Control Flow
Control flow determines the order of expression evaluation and how execution transfers between expressions.
Sequential Flow
Expressions in run(...) evaluate left to right. Each expression completes before the next begins.
run(
let x = 1,
let y = 2,
x + y,
)
If any expression terminates early (via break, continue, ?, or panic), subsequent expressions are not evaluated.
Loop Control
Break
break exits the innermost enclosing loop.
loop(
if done then break,
process(),
)
break may include a value.

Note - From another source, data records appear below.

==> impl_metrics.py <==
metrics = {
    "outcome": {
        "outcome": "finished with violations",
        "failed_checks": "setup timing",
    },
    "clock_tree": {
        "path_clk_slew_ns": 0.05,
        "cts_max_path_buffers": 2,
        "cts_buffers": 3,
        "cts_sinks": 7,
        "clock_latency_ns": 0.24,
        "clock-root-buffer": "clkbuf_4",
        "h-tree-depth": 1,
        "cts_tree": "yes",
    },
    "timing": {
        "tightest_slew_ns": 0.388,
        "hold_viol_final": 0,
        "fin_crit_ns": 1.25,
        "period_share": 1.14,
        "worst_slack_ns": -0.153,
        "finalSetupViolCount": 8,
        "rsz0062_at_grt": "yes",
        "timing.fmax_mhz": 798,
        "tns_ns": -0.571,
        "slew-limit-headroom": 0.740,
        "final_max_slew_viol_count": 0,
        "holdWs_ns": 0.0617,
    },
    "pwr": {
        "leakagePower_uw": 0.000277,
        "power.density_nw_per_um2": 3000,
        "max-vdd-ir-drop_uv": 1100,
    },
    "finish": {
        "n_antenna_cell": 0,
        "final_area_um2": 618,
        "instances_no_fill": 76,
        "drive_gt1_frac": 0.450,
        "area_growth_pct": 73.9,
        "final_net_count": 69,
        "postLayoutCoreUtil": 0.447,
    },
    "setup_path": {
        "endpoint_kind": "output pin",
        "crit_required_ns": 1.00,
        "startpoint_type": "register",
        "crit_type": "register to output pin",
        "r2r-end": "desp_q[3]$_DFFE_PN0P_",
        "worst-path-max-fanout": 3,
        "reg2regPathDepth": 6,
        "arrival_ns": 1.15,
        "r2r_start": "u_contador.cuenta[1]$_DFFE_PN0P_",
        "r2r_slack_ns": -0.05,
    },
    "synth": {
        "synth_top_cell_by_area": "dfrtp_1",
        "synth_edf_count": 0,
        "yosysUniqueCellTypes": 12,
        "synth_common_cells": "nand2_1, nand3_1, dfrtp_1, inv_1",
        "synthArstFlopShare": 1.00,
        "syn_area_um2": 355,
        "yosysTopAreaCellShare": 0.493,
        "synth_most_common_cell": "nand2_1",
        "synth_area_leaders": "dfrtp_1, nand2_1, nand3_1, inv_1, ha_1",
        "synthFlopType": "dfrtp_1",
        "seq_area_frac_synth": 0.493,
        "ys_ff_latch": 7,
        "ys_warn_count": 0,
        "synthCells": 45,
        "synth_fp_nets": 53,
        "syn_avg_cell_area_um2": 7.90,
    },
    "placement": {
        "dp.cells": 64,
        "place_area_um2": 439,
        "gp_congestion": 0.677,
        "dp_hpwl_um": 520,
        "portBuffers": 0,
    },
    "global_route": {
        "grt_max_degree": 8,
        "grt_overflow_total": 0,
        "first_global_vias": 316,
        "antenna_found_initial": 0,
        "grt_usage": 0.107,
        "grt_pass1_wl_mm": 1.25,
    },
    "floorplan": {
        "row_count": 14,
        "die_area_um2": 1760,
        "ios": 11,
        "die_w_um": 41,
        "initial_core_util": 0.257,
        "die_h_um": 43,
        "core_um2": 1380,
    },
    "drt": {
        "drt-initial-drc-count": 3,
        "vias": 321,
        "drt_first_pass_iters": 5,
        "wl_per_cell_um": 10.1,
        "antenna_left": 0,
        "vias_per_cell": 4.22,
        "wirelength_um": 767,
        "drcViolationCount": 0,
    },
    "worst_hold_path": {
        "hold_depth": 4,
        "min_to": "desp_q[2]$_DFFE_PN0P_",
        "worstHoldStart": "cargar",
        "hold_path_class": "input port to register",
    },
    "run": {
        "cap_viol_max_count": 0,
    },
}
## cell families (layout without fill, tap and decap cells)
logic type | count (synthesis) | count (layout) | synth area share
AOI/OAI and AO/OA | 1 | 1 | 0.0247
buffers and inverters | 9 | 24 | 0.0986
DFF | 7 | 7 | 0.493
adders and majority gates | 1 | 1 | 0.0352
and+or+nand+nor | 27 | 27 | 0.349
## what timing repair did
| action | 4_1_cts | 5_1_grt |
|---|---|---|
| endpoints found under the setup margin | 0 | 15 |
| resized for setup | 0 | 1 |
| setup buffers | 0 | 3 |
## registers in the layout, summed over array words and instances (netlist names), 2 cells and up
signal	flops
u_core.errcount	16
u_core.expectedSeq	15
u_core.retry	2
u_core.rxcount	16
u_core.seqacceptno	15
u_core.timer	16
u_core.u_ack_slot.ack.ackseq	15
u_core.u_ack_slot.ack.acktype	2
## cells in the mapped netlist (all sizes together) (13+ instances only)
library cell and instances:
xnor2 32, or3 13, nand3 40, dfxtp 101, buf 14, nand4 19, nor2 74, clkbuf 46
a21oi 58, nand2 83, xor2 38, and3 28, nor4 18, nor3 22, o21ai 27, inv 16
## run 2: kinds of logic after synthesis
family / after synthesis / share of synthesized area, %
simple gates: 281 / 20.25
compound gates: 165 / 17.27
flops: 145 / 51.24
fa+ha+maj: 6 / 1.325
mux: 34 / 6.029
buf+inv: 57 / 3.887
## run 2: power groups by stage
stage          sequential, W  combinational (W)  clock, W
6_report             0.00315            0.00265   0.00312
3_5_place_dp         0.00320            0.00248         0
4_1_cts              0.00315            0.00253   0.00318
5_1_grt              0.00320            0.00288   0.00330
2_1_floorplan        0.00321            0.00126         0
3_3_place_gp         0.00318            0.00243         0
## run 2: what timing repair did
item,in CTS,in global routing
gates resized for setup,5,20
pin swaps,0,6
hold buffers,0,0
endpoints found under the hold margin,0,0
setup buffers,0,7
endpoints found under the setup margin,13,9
===== config.mk =====
export PLATFORM = sky130hd
export DESIGN_NAME = rr_lease_arbiter
export DESIGN_NICKNAME = d
export VERILOG_FILES = /design/src/rtl/rr_lease_arbiter.sv
export SDC_FILE = /design/constraint.sdc
export NUM_CORES = 1
export LEC_CHECK = 0
export BUFFER_PORTS_ARGS = -buffer_cell sky130_fd_sc_hd__buf_2
export CORE_MARGIN = 2
export CORE_UTILIZATION = 36
export DETAILED_ROUTE_END_ITERATION = 10
export PLACE_DENSITY_LB_ADDON = 0.12
export SYNTH_ARGS = -nofsm -noshare
export SYNTH_HDL_FRONTEND = slang
export SYNTH_SLANG_ARGS = --single-unit

===== constraint.sdc =====
create_clock -name clk -period 2.2 [get_ports clk]
set_clock_uncertainty 0.2 [all_clocks]
set_input_delay 0.44 -clock clk [delete_from_list [all_inputs] [get_ports clk]]
set_output_delay 0.44 -clock clk [all_outputs]
set_load 0.03 [all_outputs]

===== src/rtl/rr_lease_arbiter.sv =====
// Four-way round-robin arbiter with registered one-hot grant, lease timer and one-cycle turnaround.
// Optional RR_ARB_LOCK_EN: owner-held lock freezes the lease counter and suppresses expiry.
module rr_lease_arbiter #(
    parameter int unsigned LEASE_CYCLES = 8
) (
    input  logic       clk,
    input  logic       rst_n,
    input  logic [3:0] req,
    input  logic       lock,
    output logic [3:0] gnt,
    output logic [1:0] gnt_id,
    output logic       gnt_valid,
    output logic       expired
);

    localparam int unsigned CW = (LEASE_CYCLES > 0) ? $clog2(LEASE_CYCLES + 1) : 1;

    typedef enum logic [1:0] {
        ST_IDLE  = 2'd0,
        ST_GRANT = 2'd1,
        ST_GAP   = 2'd2
    } state_e;

    state_e          state_q, state_d;
    logic [1:0]      ptr_q, ptr_d;
    logic [CW-1:0]   cnt_q, cnt_d;
    logic [3:0]      gnt_q, gnt_d;
    logic [1:0]      id_q, id_d;
    logic            valid_q, valid_d;
    logic            exp_q, exp_d;

    logic            freeze;
    logic            lease_hit;
    logic            pick_found;
    logic [1:0]      pick;
    logic [1:0]      scan;

`ifdef RR_ARB_LOCK_EN
    assign freeze = lock;
`else
    logic lock_unused;
    assign lock_unused = lock;
    assign freeze      = 1'b0;
`endif

    assign lease_hit = (LEASE_CYCLES != 0) && (cnt_q == CW'(LEASE_CYCLES));

    // First requester at or after the rotating pointer.
    always_comb begin
        pick_found = 1'b0;
        pick       = 2'd0;
        scan       = 2'd0;
        for (int unsigned k = 0; k < 4; k++) begin
            scan = ptr_q + 2'(k);
            if (!pick_found && req[scan]) begin
                pick_found = 1'b1;
                pick       = scan;
            end
        end
    end

    always_comb begin
        state_d = state_q;
        ptr_d   = ptr_q;
        cnt_d   = cnt_q;
        gnt_d   = gnt_q;
        id_d    = id_q;
        exp_d   = 1'b0;
        case (state_q)
            ST_GRANT: begin
                if (!req[id_q]) begin
                    state_d = ST_GAP;
                    ptr_d   = id_q + 2'd1;
                    gnt_d   = 4'd0;
                    id_d    = 2'd0;
                    cnt_d   = '0;
                end else if (lease_hit && !freeze) begin
                    state_d = ST_GAP;
                    ptr_d   = id_q + 2'd1;
                    gnt_d   = 4'd0;
                    id_d    = 2'd0;
                    cnt_d   = '0;
                    exp_d   = 1'b1;
                end else if (!freeze && (cnt_q != {CW{1'b1}})) begin
                    cnt_d = cnt_q + CW'(1);
                end
            end
            default: begin
                // IDLE and GAP both arbitrate; GAP exists to force the turnaround cycle.
                state_d = ST_IDLE;
                gnt_d   = 4'd0;
                id_d    = 2'd0;
                cnt_d   = '0;
                if (pick_found) begin
                    state_d = ST_GRANT;
                    gnt_d   = 4'(4'd1 << pick);
                    id_d    = pick;
                    cnt_d   = CW'(1);
                end
            end
        endcase
    end

    assign valid_d = |gnt_d;

    always_ff @(posedge clk or negedge rst_n) begin
        if (!rst_n) begin
            state_q <= ST_IDLE;
            ptr_q   <= 2'd0;
            cnt_q   <= '0;
            gnt_q   <= 4'd0;
            id_q    <= 2'd0;
            valid_q <= 1'b0;
            exp_q   <= 1'b0;
        end else begin
            state_q <= state_d;
            ptr_q   <= ptr_d;
            cnt_q   <= cnt_d;
            gnt_q   <= gnt_d;
            id_q    <= id_d;
            valid_q <= valid_d;
            exp_q   <= exp_d;
        end
    end

    assign gnt       = gnt_q;
    assign gnt_id    = id_q;
    assign gnt_valid = valid_q;
    assign expired   = exp_q;

endmodule
[config.mk]
export PLATFORM = sky130hd
export DESIGN_NAME = mundo_seq_flat
export DESIGN_NICKNAME = d
export VERILOG_FILES = /design/src/rtl/mundo_seq_if.sv /design/src/rtl/mundo_seq.sv /design/src/flat_wrapper.sv
export SDC_FILE = /design/constraint.sdc
export NUM_CORES = 1
export LEC_CHECK = 0
export BUFFER_PORTS_ARGS = -buffer_cell sky130_fd_sc_hd__buf_2
export CORE_AREA = 4 4 81 83
export CTS_CLUSTER_SIZE = 25
export DETAILED_ROUTE_END_ITERATION = 12
export DIE_AREA = 0 0 85 87
export MAX_ROUTING_LAYER = met4
export PLACE_DENSITY_LB_ADDON = 0.1
export SLEW_MARGIN = 25
export SYNTH_ARGS = -nofsm -noshare
export SYNTH_HDL_FRONTEND = slang
export SYNTH_SLANG_ARGS = --single-unit
[constraint.sdc]
create_clock -name i_clk -period 3.1 [get_ports i_clk]
set_input_delay 0.93 -clock i_clk [delete_from_list [all_inputs] [get_ports i_clk]]
set_output_delay 0.93 -clock i_clk [all_outputs]
set_load 0.05 [all_outputs]
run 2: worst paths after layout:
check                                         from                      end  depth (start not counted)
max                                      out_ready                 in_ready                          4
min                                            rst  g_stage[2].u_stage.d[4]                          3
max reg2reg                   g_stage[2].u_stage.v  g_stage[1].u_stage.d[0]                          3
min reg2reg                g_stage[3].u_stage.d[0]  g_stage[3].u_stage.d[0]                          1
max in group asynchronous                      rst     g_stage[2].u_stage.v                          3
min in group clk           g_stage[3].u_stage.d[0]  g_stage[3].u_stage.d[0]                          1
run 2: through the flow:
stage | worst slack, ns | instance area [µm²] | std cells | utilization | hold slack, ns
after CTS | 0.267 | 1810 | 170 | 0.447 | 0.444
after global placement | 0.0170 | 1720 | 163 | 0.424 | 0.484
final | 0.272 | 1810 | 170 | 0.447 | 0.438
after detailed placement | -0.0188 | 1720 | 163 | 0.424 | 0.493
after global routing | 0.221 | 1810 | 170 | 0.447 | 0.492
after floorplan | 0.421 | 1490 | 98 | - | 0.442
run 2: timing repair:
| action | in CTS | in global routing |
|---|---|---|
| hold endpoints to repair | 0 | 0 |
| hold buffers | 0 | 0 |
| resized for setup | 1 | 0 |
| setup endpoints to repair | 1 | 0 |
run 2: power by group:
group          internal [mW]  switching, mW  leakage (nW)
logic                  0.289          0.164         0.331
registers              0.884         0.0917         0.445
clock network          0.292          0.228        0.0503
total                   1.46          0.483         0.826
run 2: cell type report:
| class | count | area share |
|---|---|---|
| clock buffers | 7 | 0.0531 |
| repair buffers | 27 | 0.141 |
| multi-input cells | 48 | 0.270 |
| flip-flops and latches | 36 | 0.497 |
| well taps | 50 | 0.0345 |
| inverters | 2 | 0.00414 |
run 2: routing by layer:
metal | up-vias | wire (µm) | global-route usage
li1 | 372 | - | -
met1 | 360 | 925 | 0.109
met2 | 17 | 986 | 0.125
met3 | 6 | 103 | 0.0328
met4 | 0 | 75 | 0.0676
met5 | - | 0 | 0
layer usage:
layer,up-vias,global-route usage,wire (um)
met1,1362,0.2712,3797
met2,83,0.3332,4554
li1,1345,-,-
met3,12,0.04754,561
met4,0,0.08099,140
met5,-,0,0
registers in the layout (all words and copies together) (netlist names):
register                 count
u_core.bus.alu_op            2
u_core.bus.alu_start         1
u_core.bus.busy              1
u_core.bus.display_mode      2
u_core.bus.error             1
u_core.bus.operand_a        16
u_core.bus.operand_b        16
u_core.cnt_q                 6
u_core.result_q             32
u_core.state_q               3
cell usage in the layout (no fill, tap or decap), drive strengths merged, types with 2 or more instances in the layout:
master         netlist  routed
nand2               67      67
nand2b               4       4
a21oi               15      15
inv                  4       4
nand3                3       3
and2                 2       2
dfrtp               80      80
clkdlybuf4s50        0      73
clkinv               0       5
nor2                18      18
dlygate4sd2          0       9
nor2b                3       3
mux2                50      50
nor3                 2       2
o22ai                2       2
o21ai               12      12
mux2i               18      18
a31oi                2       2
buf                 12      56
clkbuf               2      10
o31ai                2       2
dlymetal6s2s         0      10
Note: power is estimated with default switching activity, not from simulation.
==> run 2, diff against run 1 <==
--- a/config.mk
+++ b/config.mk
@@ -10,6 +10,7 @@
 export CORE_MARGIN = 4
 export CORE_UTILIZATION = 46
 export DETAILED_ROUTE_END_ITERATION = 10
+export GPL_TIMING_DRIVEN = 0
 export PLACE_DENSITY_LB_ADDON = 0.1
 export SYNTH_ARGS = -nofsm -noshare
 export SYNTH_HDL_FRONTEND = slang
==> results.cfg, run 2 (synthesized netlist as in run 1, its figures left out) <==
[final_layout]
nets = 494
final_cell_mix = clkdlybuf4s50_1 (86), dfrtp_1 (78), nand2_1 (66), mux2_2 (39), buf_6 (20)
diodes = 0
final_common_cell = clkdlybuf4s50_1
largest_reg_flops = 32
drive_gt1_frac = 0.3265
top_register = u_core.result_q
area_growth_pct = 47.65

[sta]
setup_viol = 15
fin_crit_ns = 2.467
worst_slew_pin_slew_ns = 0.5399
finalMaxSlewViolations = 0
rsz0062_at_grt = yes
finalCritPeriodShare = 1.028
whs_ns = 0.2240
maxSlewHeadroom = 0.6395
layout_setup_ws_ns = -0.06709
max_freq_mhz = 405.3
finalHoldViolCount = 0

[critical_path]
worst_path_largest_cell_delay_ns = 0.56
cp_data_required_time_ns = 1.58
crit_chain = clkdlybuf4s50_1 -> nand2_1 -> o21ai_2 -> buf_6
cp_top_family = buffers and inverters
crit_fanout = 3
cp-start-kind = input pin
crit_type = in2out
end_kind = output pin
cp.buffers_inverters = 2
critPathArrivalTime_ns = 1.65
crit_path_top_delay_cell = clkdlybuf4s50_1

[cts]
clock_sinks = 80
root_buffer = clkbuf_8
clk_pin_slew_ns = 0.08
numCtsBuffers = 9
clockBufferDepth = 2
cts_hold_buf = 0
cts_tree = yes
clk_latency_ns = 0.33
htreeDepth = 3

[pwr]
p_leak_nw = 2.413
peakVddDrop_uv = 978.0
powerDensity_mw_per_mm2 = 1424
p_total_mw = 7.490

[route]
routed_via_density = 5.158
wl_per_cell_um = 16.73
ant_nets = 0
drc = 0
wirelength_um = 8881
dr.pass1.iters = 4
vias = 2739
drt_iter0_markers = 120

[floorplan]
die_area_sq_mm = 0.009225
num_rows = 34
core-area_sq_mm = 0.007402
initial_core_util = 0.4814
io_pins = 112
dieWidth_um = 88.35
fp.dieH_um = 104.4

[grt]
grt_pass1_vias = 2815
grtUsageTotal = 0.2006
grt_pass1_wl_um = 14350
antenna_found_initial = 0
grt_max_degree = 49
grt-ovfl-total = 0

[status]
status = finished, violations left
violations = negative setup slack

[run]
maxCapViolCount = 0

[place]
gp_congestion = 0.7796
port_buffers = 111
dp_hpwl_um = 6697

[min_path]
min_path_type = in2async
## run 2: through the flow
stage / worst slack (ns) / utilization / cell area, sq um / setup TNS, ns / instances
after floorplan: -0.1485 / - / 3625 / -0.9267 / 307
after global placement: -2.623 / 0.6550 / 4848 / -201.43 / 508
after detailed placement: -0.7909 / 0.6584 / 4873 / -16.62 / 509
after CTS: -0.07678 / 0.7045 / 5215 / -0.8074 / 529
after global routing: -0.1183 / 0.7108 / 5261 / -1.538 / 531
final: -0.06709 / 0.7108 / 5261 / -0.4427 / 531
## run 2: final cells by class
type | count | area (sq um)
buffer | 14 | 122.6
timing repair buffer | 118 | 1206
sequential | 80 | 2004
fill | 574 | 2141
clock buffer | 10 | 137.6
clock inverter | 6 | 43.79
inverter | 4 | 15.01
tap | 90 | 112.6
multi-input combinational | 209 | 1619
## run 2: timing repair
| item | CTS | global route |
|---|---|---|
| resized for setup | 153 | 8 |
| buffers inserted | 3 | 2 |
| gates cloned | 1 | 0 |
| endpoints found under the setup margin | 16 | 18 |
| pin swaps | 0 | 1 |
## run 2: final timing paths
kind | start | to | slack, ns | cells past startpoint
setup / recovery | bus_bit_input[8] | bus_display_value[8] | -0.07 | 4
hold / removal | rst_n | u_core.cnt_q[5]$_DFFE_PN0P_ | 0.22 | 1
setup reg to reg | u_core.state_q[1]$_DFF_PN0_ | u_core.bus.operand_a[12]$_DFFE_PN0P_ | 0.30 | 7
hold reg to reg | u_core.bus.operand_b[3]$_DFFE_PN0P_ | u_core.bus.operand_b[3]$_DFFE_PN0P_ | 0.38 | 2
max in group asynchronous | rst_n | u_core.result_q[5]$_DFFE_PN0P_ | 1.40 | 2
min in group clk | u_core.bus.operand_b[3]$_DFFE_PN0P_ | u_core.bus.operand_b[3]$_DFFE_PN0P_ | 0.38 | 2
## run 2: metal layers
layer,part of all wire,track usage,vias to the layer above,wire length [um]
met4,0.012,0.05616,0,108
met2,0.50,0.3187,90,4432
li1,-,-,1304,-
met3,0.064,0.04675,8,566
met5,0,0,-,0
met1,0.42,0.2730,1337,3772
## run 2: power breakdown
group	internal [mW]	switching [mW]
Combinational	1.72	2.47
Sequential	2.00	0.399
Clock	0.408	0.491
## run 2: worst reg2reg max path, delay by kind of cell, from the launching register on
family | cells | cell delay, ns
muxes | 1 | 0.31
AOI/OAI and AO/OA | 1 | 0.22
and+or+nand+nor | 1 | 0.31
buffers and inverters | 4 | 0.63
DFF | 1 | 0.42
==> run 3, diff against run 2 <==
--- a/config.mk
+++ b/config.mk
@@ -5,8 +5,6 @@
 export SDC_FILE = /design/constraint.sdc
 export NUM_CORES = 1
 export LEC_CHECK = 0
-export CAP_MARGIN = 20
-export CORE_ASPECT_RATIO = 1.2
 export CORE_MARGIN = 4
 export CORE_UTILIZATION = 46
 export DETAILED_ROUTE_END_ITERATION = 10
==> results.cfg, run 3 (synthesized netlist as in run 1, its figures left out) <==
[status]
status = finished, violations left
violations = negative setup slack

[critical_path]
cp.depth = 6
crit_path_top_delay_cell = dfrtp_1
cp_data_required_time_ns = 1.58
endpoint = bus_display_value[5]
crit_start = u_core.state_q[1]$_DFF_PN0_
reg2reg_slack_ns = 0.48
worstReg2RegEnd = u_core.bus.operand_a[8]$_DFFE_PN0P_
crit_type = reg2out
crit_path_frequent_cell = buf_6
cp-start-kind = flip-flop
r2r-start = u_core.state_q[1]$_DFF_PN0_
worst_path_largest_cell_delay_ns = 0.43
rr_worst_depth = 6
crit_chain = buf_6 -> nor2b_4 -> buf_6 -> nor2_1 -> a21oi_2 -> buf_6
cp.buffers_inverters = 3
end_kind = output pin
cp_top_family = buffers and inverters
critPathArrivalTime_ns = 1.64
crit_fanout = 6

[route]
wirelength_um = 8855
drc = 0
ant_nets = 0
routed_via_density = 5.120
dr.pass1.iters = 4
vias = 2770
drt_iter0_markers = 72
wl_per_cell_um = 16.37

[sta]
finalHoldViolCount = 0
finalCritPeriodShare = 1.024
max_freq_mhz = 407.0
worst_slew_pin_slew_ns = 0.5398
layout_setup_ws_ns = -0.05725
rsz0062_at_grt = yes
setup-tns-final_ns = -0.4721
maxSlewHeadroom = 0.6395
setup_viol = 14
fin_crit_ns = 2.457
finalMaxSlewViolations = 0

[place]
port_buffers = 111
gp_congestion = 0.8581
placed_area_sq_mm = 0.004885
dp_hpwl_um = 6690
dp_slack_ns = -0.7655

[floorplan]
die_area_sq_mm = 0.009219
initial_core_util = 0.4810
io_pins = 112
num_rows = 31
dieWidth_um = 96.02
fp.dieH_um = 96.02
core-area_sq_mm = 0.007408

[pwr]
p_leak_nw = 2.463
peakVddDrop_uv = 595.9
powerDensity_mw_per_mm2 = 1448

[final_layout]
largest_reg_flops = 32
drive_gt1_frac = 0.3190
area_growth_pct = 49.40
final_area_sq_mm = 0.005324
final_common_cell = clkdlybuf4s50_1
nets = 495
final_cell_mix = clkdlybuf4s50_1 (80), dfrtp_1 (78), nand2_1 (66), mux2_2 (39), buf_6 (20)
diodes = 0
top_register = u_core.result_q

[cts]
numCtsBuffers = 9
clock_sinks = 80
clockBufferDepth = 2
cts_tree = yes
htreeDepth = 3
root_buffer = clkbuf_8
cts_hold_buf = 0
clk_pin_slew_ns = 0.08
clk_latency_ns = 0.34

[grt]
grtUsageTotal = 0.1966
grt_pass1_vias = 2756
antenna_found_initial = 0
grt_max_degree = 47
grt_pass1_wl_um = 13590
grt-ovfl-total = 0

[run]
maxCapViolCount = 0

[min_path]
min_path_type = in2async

The loop expression evaluates to this value:
let result = loop(
let x = compute(),
if x > 100 then break x,
)
// result = first x greater than 100
A break without a value in a context requiring a value is an error.
Continue
continue skips to the next iteration of the innermost enclosing loop.
for x in items do
if x < 0 then continue,
process(x),
In for...yield, continue without a value skips the element:
for x in items yield
if x < 0 then continue, // element not added
x * 2,
continue with a value uses that value for the current iteration:
for x in items yield
if x < 0 then continue 0, // use 0 instead
x * 2,
Labeled Loops
Labels allow break and continue to target an outer loop.
Label Declaration
Labels use the syntax loop:name or for:name, with no space around the colon:
loop:outer(
for x in items do
if x == target then break:outer,
)
for:outer x in items do
for y in other do
if done(x, y) then break:outer,
Label Reference
Reference labels with break:name or continue:name:
loop:search(
for x in items do
if found(x) then break:search x,
)
With value:
let result = loop:outer(
for x in items do
if match(x) then break:outer x,
None,
)
Error Propagation
The ? operator propagates errors and absent values.
On Result
If the value is Err(e), the enclosing function returns Err(e):
@load (path: str) -> Result<Data, Error> = run(
let content = read_file(path)?, // Err propagates
let data = parse(content)?,
Ok(data),
)
On Option
If the value is None, the enclosing function returns None:
@find (id: int) -> Option<User> = run(
let record = db.lookup(id)?, // None propagates
Some(User { ...record }),
)
The function’s return type must be compatible with the propagated type.
Terminating Expressions
Some expressions never produce a value normally:
| Expression | Behavior |
|---|---|
panic(msg) | Terminates program |
break | Exits loop |
continue | Skips to next iteration |
expr? on Err/None | Returns from function |
These expressions have type Never, which is compatible with any type:
let x: int = if condition then 42 else panic("unreachable")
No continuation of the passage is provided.